YOUR INSTRUCTIONS:
Which lines in the records below contain the word "trapNow"? Copy each one out.

[Excerpts from a dataset]
• • • • • • •
`src/rtl/sha_sig_pkg.sv`:
```
package sha_sig_pkg;

  localparam logic [6:0] OPC_IMM   = 7'b0010011;
  localparam logic [2:0] FN3_SIG   = 3'b001;
  localparam logic [6:0] FN7_SIG   = 7'b0001000;
  localparam int         NUM_OPS   = 4;

  typedef enum logic [1:0] {
    OP_SUM0 = 2'd0,
    OP_SUM1 = 2'd1,
    OP_SIG0 = 2'd2,
    OP_SIG1 = 2'd3
  } sigOpE;

  typedef struct packed {
    logic  load;
    sigOpE op;
  } dpCtrlT;

  // per-op constants, indexed by the selector value
  localparam int ROT_A [NUM_OPS] = '{2, 6, 7, 17};
  localparam int ROT_B [NUM_OPS] = '{13, 11, 18, 19};
  localparam int AMT_C [NUM_OPS] = '{22, 25, 3, 10};
  localparam bit SHR_C [NUM_OPS] = '{1'b0, 1'b0, 1'b1, 1'b1};

  function automatic logic [31:0] rotr32(logic [31:0] v, int n);
    return (v >> n) | (v << (32 - n));
  endfunction

endpackage

```
`src/rtl/sigma_ctrl.sv`:
```
module sigma_ctrl
  import sha_sig_pkg::*;
(
  input  logic        clk,
  input  logic        rst,
  input  logic        inValid,
  input  logic [31:0] instr,
  input  logic        extEnable,
  output dpCtrlT      dpCtrl,
  output logic        outValid,
  output logic        outIllegal,
  output logic [4:0]  outRd
);

  logic isMatch;
  logic execNow;
  logic trapNow;
  logic unusedRs1Field;

  // the rs1 field is consumed by the register file, not here
  assign unusedRs1Field = ^instr[19:15];

  assign isMatch = (instr[6:0] == OPC_IMM) &&
                   (instr[14:12] == FN3_SIG) &&
                   (instr[31:25] == FN7_SIG) &&
                   (instr[24:22] == 3'b000);

  assign execNow = inValid && isMatch && extEnable;
  assign trapNow = inValid && isMatch && !extEnable;

  assign dpCtrl.load = execNow;
  assign dpCtrl.op   = sigOpE'(instr[21:20]);

  always_ff @(posedge clk) begin
    if (rst) begin
      outValid   <= 1'b0;
      outIllegal <= 1'b0;
    end else begin
      outValid   <= execNow;
      outIllegal <= trapNow;
    end
    if (execNow) outRd <= instr[11:7];
  end

  // the two flags are exclusive
  p_flags_exclusive_r11: assert property (@(posedge clk) disable iff (rst)
    !(outValid && outIllegal));

  // a result is only reported after an enabled valid input
  p_valid_cause_r9: assert property (@(posedge clk) disable iff (rst)
    outValid |-> $past(inValid && extEnable));

  // illegal is only reported while the extension was off
  p_illegal_cause_r7: assert property (@(posedge clk) disable iff (rst)
    outIllegal |-> $past(inValid && !extEnable));

  // foreign words leave both flags low
  p_foreign_quiet_r8: assert property (@(posedge clk) disable iff (rst)
    (inValid && !isMatch) |=> !(outValid || outIllegal));

  // reset clears the flags
  p_reset_clears_r10: assert property (@(posedge clk)
    rst |=> (!outValid && !outIllegal));

endmodule

```
`src/rtl/sigma_dp.sv`:
```
module sigma_dp
  import sha_sig_pkg::*;
#(
  parameter int XLEN = 64
) (
  input  logic            clk,
  input  logic            rst,
  input  logic [XLEN-1:0] srcVal,
  input  dpCtrlT          dpCtrl,
  output logic [XLEN-1:0] outResult
);

  localparam int EXT_BITS = XLEN - 32;

  logic [31:0]      xIn;
  logic [31:0]      cand [NUM_OPS];
  logic [31:0]      picked;
  logic [XLEN-1:0]  widened;

  assign xIn = srcVal[31:0];

  for (genvar g = 0; g < NUM_OPS; g++) begin : g_op
    logic [31:0] termC;
    if (SHR_C[g]) begin : g_shr
      assign termC = xIn >> AMT_C[g];
    end else begin : g_rot
      assign termC = rotr32(xIn, AMT_C[g]);
    end
    assign cand[g] = rotr32(xIn, ROT_A[g]) ^ rotr32(xIn, ROT_B[g]) ^ termC;
  end

  assign picked = cand[dpCtrl.op];

  if (EXT_BITS > 0) begin : g_wide
    logic unusedHigh;
    assign unusedHigh = ^srcVal[XLEN-1:32];
    assign widened = {{EXT_BITS{picked[31]}}, picked};

    // the upper word is a copy of bit 31
    p_sign_extend_r6: assert property (@(posedge clk) disable iff (rst)
      $past(dpCtrl.load) |->
        (outResult[XLEN-1:32] == {EXT_BITS{outResult[31]}}));
  end else begin : g_narrow
    assign widened = picked;
  end

  always_ff @(posedge clk) begin
    if (dpCtrl.load) outResult <= widened;
  end

  // the result register holds when nothing executes
  p_hold_result_r11: assert property (@(posedge clk) disable iff (rst)
    !dpCtrl.load |=> $stable(outResult));

  // every transform maps zero to zero
  p_zero_map_r1: assert property (@(posedge clk) disable iff (rst)
    (dpCtrl.load && xIn == 32'd0) |=> (outResult == '0));

endmodule

```
`src/rtl/sigma_unit.sv`:
```
module sigma_unit
  import sha_sig_pkg::*;
#(
  parameter int XLEN = 64
) (
  input  logic            clk,
  input  logic            rst,
  input  logic            inValid,
  input  logic [31:0]     instr,
  input  logic [XLEN-1:0] srcVal,
  input  logic            extEnable,
  output logic            outValid,
  output logic            outIllegal,
  output logic [4:0]      outRd,
  output logic [XLEN-1:0] outResult
);

  dpCtrlT dpCtrl;

  initial begin
    assert (XLEN == 32 || XLEN == 64) else $error("XLEN must be 32 or 64");
  end

  sigma_ctrl u_ctrl (
    .clk        (clk),
    .rst        (rst),
    .inValid    (inValid),
    .instr      (instr),
    .extEnable  (extEnable),
    .dpCtrl     (dpCtrl),
    .outValid   (outValid),
    .outIllegal (outIllegal),
    .outRd      (outRd)
  );

  sigma_dp #(.XLEN(XLEN)) u_dp (
    .clk       (clk),
    .rst       (rst),
    .srcVal    (srcVal),
    .dpCtrl    (dpCtrl),
    .outResult (outResult)
  );

endmodule

```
• • • • • • •
ANSWER TO THIS TASK:
  logic trapNow;
  assign trapNow = inValid && isMatch && !extEnable;
      outIllegal <= trapNow;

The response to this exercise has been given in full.